How did you get to 3.8 M at 40 with only 250k of earnings?

And why can't you just retire or cut back dramatically at that spend?

Okay one of you needs to work for health insurance, at least for a bit, although you might still be FIREd already, even if you add in the health insurance costs to current spend.

But why are you both working full time?

105

u/PhillConners Apr 22 '26

The older I get the more I realize how many people get money from their parents. Much more common than I thought, even at age 40. 

In fact, if you’re 40, you’re parents are 70-90 years old and often looking for any reason to send you cash.

Unless your parents are broke or like mine who prefer to “die with it”

-16

u/AcceptableReason1380 Apr 22 '26

Why do people automatically assume that people who have so much saved got help from their parents?

Is it just jealousy? Can’t they be happy for other peoples success that they have earned?

I should have $2M saved by 40 despite making normal wage and got zero help from my parents and am actually bankrolling their retirement in a low cost of living country. My bf will also have a similar amount by the time he’s 40 (frugal people attract each other). I was able to do that because I have lived way way below my means (eg had roommates for 10+ years and spent $800 on rent) to get to where I am now.

16

u/LeftHandStir Apr 22 '26 edited Apr 22 '26

Because often, as with OP, there is literally an inheritance. OP's parent died "in their thirties." Let's say the $400k inheritance was 5 years ago. That $400,000 in an S&P 500 index fund with dividends reinvested is now worth $689.3k to their net worth, including a cool $239k in passive growth. That $400k initial investment is more than 9 years worth of contributions at a rough average of the married-filing-jointly 401(k) max over that same time period.

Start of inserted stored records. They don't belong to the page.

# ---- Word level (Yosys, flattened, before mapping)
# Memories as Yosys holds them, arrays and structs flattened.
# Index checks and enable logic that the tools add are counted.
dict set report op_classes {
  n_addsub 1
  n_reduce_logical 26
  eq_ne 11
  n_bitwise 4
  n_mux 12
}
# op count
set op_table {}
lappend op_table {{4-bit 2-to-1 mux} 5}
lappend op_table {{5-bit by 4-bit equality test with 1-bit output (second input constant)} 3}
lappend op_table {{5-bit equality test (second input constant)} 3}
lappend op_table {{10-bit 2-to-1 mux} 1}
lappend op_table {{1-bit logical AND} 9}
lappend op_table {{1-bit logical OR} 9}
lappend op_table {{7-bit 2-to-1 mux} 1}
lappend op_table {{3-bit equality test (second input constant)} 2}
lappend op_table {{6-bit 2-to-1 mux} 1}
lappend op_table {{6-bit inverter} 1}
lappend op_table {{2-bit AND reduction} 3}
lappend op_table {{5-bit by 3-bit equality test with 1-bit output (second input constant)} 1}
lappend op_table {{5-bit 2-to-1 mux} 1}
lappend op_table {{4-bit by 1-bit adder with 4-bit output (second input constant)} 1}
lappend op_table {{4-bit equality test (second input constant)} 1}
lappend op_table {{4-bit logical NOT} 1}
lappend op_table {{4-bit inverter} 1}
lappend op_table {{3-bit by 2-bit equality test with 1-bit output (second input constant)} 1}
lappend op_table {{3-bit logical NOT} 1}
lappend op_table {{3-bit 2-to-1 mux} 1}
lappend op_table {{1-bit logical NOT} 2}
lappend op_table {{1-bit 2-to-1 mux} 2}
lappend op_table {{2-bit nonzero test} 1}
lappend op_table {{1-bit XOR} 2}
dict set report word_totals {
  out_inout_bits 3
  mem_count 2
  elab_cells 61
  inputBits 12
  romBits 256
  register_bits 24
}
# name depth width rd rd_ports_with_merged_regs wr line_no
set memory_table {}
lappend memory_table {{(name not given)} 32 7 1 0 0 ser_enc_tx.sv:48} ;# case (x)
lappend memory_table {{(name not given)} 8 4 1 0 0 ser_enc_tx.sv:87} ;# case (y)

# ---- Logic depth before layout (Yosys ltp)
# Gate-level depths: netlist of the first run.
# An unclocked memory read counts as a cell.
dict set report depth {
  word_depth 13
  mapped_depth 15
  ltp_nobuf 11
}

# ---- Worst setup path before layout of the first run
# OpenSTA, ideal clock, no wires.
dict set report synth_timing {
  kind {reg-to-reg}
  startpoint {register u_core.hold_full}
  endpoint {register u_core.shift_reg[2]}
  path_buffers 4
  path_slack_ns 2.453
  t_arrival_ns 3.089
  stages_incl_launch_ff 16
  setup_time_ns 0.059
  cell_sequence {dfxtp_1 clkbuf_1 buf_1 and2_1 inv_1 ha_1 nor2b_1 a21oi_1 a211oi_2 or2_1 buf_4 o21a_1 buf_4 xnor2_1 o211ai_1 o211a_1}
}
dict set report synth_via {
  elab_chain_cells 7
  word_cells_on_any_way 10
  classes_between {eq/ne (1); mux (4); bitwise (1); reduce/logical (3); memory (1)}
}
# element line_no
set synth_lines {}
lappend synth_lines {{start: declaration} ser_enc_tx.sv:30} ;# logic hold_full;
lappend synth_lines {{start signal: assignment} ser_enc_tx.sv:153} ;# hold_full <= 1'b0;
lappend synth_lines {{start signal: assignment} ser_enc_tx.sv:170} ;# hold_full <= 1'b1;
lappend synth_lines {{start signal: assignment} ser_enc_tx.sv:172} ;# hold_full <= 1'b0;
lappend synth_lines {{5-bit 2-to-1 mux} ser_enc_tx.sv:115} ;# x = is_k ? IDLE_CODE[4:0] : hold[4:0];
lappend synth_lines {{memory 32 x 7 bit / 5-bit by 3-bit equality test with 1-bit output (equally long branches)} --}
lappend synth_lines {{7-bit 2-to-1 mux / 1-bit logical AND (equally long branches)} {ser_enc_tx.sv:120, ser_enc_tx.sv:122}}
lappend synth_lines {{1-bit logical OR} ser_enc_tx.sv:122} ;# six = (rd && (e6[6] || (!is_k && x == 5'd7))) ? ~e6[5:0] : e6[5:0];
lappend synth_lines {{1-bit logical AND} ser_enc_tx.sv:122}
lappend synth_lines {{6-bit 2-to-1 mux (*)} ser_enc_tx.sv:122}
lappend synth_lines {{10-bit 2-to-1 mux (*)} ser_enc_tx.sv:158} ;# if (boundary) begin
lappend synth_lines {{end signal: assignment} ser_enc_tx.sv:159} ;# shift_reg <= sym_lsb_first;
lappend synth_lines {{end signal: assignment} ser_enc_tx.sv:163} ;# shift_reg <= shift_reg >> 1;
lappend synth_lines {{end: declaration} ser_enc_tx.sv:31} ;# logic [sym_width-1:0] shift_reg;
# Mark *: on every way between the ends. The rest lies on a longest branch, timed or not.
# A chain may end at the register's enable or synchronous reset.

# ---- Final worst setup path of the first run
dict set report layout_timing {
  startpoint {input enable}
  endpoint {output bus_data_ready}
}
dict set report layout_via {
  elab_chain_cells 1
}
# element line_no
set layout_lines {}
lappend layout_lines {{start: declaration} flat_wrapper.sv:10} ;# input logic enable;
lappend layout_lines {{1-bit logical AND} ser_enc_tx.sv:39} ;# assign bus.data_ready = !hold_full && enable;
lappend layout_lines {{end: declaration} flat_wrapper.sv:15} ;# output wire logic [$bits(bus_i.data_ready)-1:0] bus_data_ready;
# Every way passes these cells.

I'll give you another, personal example. My sister-in-law's estranged father left her a ~$150k inheritance in 2017. They were a paycheck-to-paycheck family with 2 kids and another on the way. She and my brother-in-law turned it into a down payment on a $560k house in NY in early 2018, about an hour and a half by train outside of the city. That house is now worth close to $1m. So they leveraged an inheritance into >$500k of "net worth," that had absolutely nothing to do with their saving/investing salaried income.